- [What this task involves]
Show all lines of the listing that hold the word "area".

═════ Provided material ═════

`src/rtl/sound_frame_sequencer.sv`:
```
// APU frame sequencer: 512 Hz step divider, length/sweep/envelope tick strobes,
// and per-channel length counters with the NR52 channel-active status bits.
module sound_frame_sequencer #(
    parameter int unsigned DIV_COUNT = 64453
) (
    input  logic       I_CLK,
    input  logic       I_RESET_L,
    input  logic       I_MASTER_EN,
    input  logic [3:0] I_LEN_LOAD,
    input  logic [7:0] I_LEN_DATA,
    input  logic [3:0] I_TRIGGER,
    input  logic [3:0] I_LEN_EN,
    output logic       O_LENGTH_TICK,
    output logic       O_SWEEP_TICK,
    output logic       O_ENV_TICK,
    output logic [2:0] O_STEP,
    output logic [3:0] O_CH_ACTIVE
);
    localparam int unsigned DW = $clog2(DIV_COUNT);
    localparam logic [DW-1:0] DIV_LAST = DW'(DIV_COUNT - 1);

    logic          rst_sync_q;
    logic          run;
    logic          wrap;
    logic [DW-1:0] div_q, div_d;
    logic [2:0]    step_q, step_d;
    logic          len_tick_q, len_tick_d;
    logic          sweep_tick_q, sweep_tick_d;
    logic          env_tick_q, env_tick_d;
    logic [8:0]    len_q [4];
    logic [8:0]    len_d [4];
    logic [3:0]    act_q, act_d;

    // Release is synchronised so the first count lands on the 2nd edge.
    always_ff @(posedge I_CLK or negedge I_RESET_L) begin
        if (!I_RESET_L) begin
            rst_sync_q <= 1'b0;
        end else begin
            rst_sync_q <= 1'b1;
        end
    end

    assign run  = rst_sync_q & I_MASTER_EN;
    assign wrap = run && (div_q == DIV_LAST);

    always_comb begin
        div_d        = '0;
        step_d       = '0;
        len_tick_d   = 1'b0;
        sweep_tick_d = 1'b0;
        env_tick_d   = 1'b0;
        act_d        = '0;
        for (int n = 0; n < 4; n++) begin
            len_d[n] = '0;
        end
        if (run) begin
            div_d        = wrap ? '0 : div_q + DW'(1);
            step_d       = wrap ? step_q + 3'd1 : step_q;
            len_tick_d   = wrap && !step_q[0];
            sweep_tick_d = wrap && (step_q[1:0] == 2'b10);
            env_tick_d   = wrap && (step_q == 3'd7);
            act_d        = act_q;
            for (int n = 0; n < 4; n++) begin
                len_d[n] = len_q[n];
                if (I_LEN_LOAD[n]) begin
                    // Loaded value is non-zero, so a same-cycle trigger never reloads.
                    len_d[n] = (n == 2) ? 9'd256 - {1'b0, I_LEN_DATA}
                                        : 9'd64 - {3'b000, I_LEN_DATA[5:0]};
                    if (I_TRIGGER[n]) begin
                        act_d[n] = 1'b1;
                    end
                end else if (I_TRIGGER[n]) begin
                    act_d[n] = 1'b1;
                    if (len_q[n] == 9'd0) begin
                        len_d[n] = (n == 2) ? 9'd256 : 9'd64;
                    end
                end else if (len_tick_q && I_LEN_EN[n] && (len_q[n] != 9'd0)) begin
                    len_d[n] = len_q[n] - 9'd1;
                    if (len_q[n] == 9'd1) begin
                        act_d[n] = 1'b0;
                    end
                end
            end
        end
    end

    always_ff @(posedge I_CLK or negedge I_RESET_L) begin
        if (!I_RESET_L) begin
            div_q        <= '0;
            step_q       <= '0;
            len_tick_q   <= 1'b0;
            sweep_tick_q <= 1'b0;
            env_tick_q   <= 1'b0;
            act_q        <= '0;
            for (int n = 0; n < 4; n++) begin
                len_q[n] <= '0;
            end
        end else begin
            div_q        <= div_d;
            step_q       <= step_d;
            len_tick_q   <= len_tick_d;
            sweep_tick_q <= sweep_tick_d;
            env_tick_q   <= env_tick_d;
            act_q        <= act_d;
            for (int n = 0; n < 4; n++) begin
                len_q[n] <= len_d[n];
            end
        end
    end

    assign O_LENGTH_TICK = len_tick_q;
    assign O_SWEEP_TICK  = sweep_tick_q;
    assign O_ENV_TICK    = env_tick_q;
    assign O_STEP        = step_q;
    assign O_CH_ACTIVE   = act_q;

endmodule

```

═════
═════ Provided material ═════

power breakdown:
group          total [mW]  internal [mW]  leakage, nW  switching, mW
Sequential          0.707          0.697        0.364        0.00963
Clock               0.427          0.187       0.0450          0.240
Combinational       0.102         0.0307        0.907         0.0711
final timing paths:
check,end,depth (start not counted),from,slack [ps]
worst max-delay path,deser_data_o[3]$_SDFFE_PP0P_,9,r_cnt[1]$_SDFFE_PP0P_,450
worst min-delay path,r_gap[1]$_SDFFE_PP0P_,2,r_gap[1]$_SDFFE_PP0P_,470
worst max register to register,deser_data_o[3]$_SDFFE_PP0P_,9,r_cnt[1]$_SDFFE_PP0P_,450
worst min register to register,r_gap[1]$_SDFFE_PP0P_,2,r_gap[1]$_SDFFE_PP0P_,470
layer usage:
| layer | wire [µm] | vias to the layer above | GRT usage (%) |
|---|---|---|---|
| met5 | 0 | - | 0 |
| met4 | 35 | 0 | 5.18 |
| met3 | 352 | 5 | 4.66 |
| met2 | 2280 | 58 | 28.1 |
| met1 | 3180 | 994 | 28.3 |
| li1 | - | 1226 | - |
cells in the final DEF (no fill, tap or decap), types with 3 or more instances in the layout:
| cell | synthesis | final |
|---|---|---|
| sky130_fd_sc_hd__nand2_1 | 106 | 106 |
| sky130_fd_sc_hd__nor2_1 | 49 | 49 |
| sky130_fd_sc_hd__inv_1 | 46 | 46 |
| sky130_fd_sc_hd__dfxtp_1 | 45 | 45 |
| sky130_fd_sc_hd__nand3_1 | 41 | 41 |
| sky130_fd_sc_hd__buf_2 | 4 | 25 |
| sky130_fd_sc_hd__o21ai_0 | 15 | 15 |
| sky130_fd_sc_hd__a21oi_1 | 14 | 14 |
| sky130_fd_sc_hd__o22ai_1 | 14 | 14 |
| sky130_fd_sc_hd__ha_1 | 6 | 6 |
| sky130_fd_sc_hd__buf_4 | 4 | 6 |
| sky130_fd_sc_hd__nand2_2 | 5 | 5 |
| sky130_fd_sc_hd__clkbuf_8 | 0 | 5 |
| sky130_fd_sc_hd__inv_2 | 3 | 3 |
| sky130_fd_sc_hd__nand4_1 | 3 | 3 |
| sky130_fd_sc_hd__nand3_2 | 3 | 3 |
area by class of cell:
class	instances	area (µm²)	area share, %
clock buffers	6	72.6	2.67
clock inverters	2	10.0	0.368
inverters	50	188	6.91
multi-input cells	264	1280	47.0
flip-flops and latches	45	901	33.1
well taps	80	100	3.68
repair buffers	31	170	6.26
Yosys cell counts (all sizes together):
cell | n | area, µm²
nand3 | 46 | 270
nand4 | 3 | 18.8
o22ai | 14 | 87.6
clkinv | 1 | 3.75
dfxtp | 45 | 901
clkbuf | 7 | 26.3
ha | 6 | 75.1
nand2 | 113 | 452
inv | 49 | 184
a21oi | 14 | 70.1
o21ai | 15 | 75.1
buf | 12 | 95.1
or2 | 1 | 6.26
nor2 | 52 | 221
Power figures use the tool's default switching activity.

═════
═════ Provided material ═════

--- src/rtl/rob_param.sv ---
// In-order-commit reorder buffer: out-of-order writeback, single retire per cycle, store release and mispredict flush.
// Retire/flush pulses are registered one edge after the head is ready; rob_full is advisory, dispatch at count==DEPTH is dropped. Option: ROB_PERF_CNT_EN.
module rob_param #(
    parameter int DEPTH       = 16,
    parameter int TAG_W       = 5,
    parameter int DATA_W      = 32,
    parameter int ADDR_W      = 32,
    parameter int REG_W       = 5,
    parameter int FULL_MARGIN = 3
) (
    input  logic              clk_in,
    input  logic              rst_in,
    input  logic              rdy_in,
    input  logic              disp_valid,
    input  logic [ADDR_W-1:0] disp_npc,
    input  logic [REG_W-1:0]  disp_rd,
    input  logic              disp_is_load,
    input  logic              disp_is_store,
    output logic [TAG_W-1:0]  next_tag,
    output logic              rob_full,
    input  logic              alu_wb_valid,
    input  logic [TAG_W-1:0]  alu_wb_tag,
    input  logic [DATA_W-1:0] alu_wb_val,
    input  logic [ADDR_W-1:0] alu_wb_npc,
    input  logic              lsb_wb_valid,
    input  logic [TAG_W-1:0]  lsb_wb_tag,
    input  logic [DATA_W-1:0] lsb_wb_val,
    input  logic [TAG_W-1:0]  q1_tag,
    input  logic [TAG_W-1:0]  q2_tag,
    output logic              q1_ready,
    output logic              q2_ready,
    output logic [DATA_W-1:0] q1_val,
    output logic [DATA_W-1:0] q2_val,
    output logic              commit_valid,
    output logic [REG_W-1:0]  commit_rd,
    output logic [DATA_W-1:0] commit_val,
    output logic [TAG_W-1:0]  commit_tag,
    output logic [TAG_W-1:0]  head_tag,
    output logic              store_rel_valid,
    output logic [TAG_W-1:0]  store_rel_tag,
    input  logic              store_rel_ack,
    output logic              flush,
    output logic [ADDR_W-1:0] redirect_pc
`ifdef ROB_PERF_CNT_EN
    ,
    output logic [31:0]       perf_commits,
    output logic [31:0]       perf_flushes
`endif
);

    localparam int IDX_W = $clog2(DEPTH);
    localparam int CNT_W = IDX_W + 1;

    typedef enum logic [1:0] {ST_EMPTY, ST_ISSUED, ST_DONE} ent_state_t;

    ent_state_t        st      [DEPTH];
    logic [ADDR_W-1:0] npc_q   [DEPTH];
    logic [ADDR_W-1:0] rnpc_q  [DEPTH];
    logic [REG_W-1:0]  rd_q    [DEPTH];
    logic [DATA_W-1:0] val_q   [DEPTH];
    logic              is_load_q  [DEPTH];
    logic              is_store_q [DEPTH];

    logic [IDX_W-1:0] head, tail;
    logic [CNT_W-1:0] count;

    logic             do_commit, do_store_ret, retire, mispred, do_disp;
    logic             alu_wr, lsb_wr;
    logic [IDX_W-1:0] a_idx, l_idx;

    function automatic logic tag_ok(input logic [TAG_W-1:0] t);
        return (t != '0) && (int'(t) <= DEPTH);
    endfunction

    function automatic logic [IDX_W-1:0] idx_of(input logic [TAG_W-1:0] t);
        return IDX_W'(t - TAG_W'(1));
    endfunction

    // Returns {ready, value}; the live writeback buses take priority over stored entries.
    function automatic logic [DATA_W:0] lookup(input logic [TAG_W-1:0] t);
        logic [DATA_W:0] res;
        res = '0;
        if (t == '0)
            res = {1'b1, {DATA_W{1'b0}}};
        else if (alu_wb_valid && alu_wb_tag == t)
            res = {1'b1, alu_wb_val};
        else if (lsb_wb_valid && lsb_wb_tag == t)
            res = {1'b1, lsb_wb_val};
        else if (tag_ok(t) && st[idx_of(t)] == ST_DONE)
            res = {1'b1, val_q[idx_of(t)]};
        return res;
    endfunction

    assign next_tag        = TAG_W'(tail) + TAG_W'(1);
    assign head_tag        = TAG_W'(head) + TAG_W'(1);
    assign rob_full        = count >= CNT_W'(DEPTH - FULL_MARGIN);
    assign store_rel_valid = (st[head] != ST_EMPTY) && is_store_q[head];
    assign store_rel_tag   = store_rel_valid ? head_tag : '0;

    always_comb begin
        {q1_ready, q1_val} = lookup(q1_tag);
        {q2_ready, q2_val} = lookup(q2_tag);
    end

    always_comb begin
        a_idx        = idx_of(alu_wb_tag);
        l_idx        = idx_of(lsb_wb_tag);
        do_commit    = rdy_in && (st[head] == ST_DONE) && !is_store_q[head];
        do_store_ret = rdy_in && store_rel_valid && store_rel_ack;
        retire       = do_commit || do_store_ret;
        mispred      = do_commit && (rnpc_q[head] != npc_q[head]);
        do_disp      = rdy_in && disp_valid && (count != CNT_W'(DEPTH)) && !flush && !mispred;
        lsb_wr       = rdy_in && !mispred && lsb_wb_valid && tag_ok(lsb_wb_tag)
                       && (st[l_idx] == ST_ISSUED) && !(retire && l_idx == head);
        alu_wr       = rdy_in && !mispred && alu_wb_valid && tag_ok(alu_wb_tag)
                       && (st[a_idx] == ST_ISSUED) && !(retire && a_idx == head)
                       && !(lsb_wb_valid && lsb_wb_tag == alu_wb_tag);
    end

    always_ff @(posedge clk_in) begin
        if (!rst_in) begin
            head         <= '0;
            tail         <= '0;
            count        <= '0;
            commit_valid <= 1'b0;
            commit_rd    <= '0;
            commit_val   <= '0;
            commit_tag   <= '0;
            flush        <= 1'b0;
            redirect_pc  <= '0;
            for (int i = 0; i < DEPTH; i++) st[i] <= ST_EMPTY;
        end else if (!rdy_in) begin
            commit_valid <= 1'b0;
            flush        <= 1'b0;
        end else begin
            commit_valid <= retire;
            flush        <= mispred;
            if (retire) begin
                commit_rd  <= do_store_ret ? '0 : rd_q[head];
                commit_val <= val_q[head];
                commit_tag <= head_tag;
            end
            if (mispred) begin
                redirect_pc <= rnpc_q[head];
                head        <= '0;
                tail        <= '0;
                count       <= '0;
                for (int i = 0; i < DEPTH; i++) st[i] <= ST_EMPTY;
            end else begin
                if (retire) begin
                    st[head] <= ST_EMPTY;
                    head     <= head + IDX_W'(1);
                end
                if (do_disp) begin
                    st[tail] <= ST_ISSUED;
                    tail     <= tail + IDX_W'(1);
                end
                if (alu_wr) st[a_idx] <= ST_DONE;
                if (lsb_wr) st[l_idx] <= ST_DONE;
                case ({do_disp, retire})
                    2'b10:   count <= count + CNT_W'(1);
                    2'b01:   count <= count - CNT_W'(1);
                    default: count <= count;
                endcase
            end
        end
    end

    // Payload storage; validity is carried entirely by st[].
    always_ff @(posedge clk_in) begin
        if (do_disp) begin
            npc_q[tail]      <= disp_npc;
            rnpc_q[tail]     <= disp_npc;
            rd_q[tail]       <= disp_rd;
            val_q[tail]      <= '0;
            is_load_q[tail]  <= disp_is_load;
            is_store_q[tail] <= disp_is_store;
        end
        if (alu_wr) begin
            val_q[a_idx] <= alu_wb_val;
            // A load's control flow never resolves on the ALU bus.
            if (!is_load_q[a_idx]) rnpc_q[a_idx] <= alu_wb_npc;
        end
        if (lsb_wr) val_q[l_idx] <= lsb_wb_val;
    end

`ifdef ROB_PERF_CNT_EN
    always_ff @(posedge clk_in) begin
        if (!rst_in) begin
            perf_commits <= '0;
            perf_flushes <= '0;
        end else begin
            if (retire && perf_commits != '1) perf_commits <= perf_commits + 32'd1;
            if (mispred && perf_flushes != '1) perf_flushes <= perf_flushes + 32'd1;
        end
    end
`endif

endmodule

═════

- [Response for this exercise]
area by class of cell:
class	instances	area (µm²)	area share, %
cell | n | area, µm²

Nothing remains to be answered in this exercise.